# Description of the task
Lines holding the word "srcPtr" are the ones to copy from the data below.
=== Begin Enclosure ===
**src/dces_pkg.sv**
```systemverilog
// Package: register map, field layout and carrier types for channel event status
package dces_pkg;
  localparam int unsigned NUM_CH     = 4;
  localparam int unsigned CH_W       = 2;
  localparam int unsigned ADDR_W     = 8;
  localparam int unsigned DATA_W     = 32;
  localparam int unsigned PTR_W      = 16;
  localparam int unsigned EVT_W      = 8;

  // Register byte offsets; channel registers repeat every CH_STRIDE
  localparam logic [ADDR_W-1:0] OFS_LAST_ADDR  = 8'h00;
  localparam logic [ADDR_W-1:0] OFS_CH_BASE    = 8'h10;
  localparam logic [ADDR_W-1:0] OFS_CH_STRIDE  = 8'h10;
  localparam logic [ADDR_W-1:0] OFS_EVT_CTRL   = 8'h00;
  localparam logic [ADDR_W-1:0] OFS_CELL_SIZE  = 8'h04;
  localparam logic [ADDR_W-1:0] OFS_IRQ_STATUS = 8'h08;
  localparam logic [ADDR_W-1:0] OFS_IN_CH_MASK = 8'h0c;

  // Flag positions in event control; enables sit ENA_LSB above
  localparam int unsigned BIT_SRC_DONE    = 7;
  localparam int unsigned BIT_SRC_HALF    = 6;
  localparam int unsigned BIT_DST_DONE    = 5;
  localparam int unsigned BIT_DST_HALF    = 4;
  localparam int unsigned BIT_BLOCK_DONE  = 3;
  localparam int unsigned BIT_CELL_DONE   = 2;
  localparam int unsigned BIT_ABORT       = 1;
  localparam int unsigned BIT_ADDR_ERROR  = 0;
  localparam int unsigned FLAG_LSB        = 0;
  localparam int unsigned ENA_LSB         = 16;

  localparam logic [DATA_W-1:0] RST_LAST_ADDR = 32'h0000_0000;
  localparam logic [EVT_W-1:0]  RST_EVT       = 8'h00;
  localparam logic [PTR_W-1:0]  RST_CELL      = 16'h0000;
  localparam logic [DATA_W-1:0] RD_UNMAPPED   = 32'h0000_0000;

  // Per-channel progress reported by the transfer engine
  typedef struct packed {
    logic [PTR_W-1:0] srcPtr;
    logic [PTR_W-1:0] srcSize;
    logic [PTR_W-1:0] dstPtr;
    logic [PTR_W-1:0] dstSize;
    logic             blockDone;
    logic             cellDone;
    logic             abort;
    logic             addrError;
  } dces_progress_t;

  // One access of the engine on the system bus
  typedef struct packed {
    logic              valid;
    logic [DATA_W-1:0] addr;
  } dces_access_t;
endpackage

```
**src/dces_channel_event_status.sv**
```systemverilog
// Channel event flags, enables, cell size and last access address capture
//
// Chosen here: strobed register access and the register offsets.
`timescale 1ns/1ns
// How it works
// - Latch every engine access address, read-only.
// - Source pointer equals size sets bit 7.
// - Source pointer at half size sets 6.
// - Destination pointer equals size sets bit 5.
// - Bit 23 enables source-done interrupt.
// - Bit 21 enables destination-done interrupt.
// - Bit 20 enables destination-half interrupt.
// - Bit 19 enables block-complete interrupt.
// - Bit 18 enables cell-complete interrupt.
// - Bits 17/16 enable abort, address error.
// - Cell size is bytes per trigger.
module dces_channel_event_status (
  input  wire logic                                      sys_clk,
  input  wire logic                                      rst_n,
  input  wire logic [dces_pkg::ADDR_W-1:0]               regAddr,
  input  wire logic [dces_pkg::DATA_W-1:0]               regWdata,
  input  wire logic                                      regWrite,
  input  wire logic                                      regRead,
  output logic      [dces_pkg::DATA_W-1:0]               regRdata,
  input  wire dces_pkg::dces_access_t                    engAccess,
  input  wire dces_pkg::dces_progress_t [dces_pkg::NUM_CH-1:0] chProgress,
  output logic      [dces_pkg::NUM_CH-1:0][dces_pkg::PTR_W-1:0] cellByteCount,
  output logic      [dces_pkg::NUM_CH-1:0]               chIrq
);

  // Whether a register address hits offset ofs of channel ch
  function automatic logic chHit(input logic [dces_pkg::ADDR_W-1:0] a,
                                 input logic [dces_pkg::ADDR_W-1:0] ofs,
                                 input int unsigned ch);
    logic [dces_pkg::ADDR_W-1:0] base;
    base = dces_pkg::OFS_CH_BASE + dces_pkg::ADDR_W'(ch) * dces_pkg::OFS_CH_STRIDE;
    return a == (base + ofs);
  endfunction

  logic [dces_pkg::DATA_W-1:0] lastAddr_r;
  logic [dces_pkg::DATA_W-1:0] lastAddr_nxt;

  always_comb begin
    lastAddr_nxt = lastAddr_r;
    if (engAccess.valid) begin
      lastAddr_nxt = engAccess.addr;
    end
  end

  always_ff @(posedge sys_clk) begin
    if (!rst_n) begin
      lastAddr_r <= dces_pkg::RST_LAST_ADDR;
    end else begin
      lastAddr_r <= lastAddr_nxt;
    end
  end

  logic [dces_pkg::NUM_CH-1:0][dces_pkg::EVT_W-1:0] flag_r;
  logic [dces_pkg::NUM_CH-1:0][dces_pkg::EVT_W-1:0] flag_nxt;
  logic [dces_pkg::NUM_CH-1:0][dces_pkg::EVT_W-1:0] ena_r;
  logic [dces_pkg::NUM_CH-1:0][dces_pkg::EVT_W-1:0] ena_nxt;
  logic [dces_pkg::NUM_CH-1:0][dces_pkg::PTR_W-1:0] cell_r;
  logic [dces_pkg::NUM_CH-1:0][dces_pkg::PTR_W-1:0] cell_nxt;
  logic [dces_pkg::NUM_CH-1:0][dces_pkg::EVT_W-1:0] evt;
  logic [dces_pkg::NUM_CH-1:0][dces_pkg::EVT_W-1:0] cond_r;
  logic [dces_pkg::NUM_CH-1:0][dces_pkg::EVT_W-1:0] cond_nxt;

  genvar g;
  generate
    for (g = 0; g < dces_pkg::NUM_CH; g++) begin : gCh
      // Level conditions; a condition sets its flag only on its rising edge so a clear sticks
      always_comb begin
        cond_nxt[g] = '0;
        cond_nxt[g][dces_pkg::BIT_SRC_DONE] = chProgress[g].srcPtr == chProgress[g].srcSize;
        cond_nxt[g][dces_pkg::BIT_SRC_HALF] = chProgress[g].srcPtr == (chProgress[g].srcSize >> 1);
        cond_nxt[g][dces_pkg::BIT_DST_DONE] = chProgress[g].dstPtr == chProgress[g].dstSize;
        cond_nxt[g][dces_pkg::BIT_DST_HALF] = chProgress[g].dstPtr == (chProgress[g].dstSize >> 1);
        cond_nxt[g][dces_pkg::BIT_BLOCK_DONE] = chProgress[g].blockDone;
        cond_nxt[g][dces_pkg::BIT_CELL_DONE]  = chProgress[g].cellDone;
        cond_nxt[g][dces_pkg::BIT_ABORT]      = chProgress[g].abort;
        cond_nxt[g][dces_pkg::BIT_ADDR_ERROR] = chProgress[g].addrError;
        evt[g] = cond_nxt[g] & ~cond_r[g];
      end

      always_comb begin
        flag_nxt[g] = flag_r[g];
        ena_nxt[g]  = ena_r[g];
        cell_nxt[g] = cell_r[g];
        if (regWrite && chHit(regAddr, dces_pkg::OFS_EVT_CTRL, g)) begin
          ena_nxt[g]  = regWdata[dces_pkg::ENA_LSB +: dces_pkg::EVT_W];
          flag_nxt[g] = regWdata[dces_pkg::FLAG_LSB +: dces_pkg::EVT_W];
        end
        if (regWrite && chHit(regAddr, dces_pkg::OFS_CELL_SIZE, g)) begin
          cell_nxt[g] = regWdata[dces_pkg::PTR_W-1:0];
        end
        flag_nxt[g] = flag_nxt[g] | evt[g];
      end

      always_ff @(posedge sys_clk) begin
        if (!rst_n) begin
          flag_r[g] <= dces_pkg::RST_EVT;
          ena_r[g]  <= dces_pkg::RST_EVT;
          cell_r[g] <= dces_pkg::RST_CELL;
          cond_r[g] <= dces_pkg::RST_EVT;
        end else begin
          flag_r[g] <= flag_nxt[g];
          ena_r[g]  <= ena_nxt[g];
          cell_r[g] <= cell_nxt[g];
          cond_r[g] <= cond_nxt[g];
        end
      end

      assign cellByteCount[g] = cell_r[g];
      assign chIrq[g] = |(flag_r[g] & ena_r[g]);
    end
  endgenerate

  localparam logic [dces_pkg::DATA_W-1:0] RST_ZERO = dces_pkg::RD_UNMAPPED;

  logic [dces_pkg::DATA_W-1:0] rdata_r;
  logic [dces_pkg::DATA_W-1:0] rdata_nxt;

  // Unmapped and unimplemented bits read as zero
  always_comb begin
    rdata_nxt = dces_pkg::RD_UNMAPPED;
    if (regRead) begin
      if (regAddr == dces_pkg::OFS_LAST_ADDR) begin
        rdata_nxt = lastAddr_r;
      end
      for (int c = 0; c < dces_pkg::NUM_CH; c++) begin
        if (chHit(regAddr, dces_pkg::OFS_EVT_CTRL, c)) begin
          rdata_nxt[dces_pkg::ENA_LSB +: dces_pkg::EVT_W]  = ena_r[c];
          rdata_nxt[dces_pkg::FLAG_LSB +: dces_pkg::EVT_W] = flag_r[c];
        end
        if (chHit(regAddr, dces_pkg::OFS_CELL_SIZE, c)) begin
          rdata_nxt[dces_pkg::PTR_W-1:0] = cell_r[c];
        end
      end
    end
  end

  always_ff @(posedge sys_clk) begin
    if (!rst_n) begin
      rdata_r <= RST_ZERO;
    end else begin
      rdata_r <= rdata_nxt;
    end
  end

  assign regRdata = rdata_r;

endmodule

```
=== End Enclosure ===
# Output
    logic [PTR_W-1:0] srcPtr;
        cond_nxt[g][dces_pkg::BIT_SRC_DONE] = chProgress[g].srcPtr == chProgress[g].srcSize;
        cond_nxt[g][dces_pkg::BIT_SRC_HALF] = chProgress[g].srcPtr == (chProgress[g].srcSize >> 1);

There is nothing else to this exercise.